(Beginning of DATA TO PROCESS)

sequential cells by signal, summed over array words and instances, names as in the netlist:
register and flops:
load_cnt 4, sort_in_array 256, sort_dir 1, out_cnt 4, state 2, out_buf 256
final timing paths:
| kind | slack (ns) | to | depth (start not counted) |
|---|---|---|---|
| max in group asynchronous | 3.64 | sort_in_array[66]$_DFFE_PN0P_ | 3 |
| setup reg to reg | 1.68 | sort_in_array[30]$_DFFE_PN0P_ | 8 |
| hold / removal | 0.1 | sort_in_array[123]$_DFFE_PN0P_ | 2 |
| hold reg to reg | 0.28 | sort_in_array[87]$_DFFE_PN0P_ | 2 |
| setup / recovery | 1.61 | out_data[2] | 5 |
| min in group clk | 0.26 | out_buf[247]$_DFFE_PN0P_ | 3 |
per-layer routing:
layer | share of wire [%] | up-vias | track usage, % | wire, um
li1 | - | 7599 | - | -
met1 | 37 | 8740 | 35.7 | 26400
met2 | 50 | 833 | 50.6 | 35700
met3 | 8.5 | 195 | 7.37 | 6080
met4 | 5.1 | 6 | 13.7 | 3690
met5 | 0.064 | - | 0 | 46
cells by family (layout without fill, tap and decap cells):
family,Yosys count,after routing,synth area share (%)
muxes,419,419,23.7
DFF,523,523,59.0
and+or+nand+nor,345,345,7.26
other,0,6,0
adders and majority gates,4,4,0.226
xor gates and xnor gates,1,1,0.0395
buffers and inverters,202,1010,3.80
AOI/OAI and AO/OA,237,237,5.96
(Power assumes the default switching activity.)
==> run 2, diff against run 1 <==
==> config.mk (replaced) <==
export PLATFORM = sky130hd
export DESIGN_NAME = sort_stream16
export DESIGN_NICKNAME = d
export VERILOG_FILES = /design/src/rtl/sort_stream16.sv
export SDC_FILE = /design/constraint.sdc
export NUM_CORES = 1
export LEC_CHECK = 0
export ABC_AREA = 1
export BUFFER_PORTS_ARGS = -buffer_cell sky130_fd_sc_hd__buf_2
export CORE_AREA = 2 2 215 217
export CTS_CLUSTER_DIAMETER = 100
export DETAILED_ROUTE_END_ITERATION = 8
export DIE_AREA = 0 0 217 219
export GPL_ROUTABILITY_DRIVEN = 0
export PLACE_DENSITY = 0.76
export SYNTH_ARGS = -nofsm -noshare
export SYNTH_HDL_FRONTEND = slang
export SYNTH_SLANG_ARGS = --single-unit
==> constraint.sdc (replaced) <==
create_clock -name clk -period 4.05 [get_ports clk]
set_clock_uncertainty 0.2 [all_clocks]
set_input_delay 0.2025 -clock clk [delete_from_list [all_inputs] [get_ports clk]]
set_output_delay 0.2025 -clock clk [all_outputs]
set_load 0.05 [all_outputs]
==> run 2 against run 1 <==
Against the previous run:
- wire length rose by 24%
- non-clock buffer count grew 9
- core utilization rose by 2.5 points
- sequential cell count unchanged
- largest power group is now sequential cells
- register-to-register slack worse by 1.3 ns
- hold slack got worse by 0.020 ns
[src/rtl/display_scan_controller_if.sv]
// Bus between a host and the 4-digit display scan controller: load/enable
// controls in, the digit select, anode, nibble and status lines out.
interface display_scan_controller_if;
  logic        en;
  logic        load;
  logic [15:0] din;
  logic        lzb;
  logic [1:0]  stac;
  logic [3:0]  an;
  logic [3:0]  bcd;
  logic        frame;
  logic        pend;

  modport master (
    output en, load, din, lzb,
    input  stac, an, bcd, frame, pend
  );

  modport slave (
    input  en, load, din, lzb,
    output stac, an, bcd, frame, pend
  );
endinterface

(End of DATA TO PROCESS)
(Beginning of DATA TO PROCESS)

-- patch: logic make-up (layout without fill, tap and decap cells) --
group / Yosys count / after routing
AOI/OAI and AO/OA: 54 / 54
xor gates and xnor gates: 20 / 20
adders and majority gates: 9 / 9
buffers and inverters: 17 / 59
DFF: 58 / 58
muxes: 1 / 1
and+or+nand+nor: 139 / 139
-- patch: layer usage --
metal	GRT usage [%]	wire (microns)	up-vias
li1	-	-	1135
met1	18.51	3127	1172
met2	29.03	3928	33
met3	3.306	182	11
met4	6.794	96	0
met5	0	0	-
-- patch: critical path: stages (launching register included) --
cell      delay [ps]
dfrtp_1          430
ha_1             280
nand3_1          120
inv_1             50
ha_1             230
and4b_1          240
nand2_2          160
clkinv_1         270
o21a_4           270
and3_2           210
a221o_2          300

(End of DATA TO PROCESS)

_EXERCISE DETAILS_
Print, without alteration, only the lines above between the one holding "export DETAILED_ROUTE_END_ITERATION = 8" and the one holding "set_clock_uncertainty 0.2 [all_clocks]", inclusive.

_SOLUTION BELOW_
export DETAILED_ROUTE_END_ITERATION = 8
export DIE_AREA = 0 0 217 219
export GPL_ROUTABILITY_DRIVEN = 0
export PLACE_DENSITY = 0.76
export SYNTH_ARGS = -nofsm -noshare
export SYNTH_HDL_FRONTEND = slang
export SYNTH_SLANG_ARGS = --single-unit
==> constraint.sdc (replaced) <==
create_clock -name clk -period 4.05 [get_ports clk]
set_clock_uncertainty 0.2 [all_clocks]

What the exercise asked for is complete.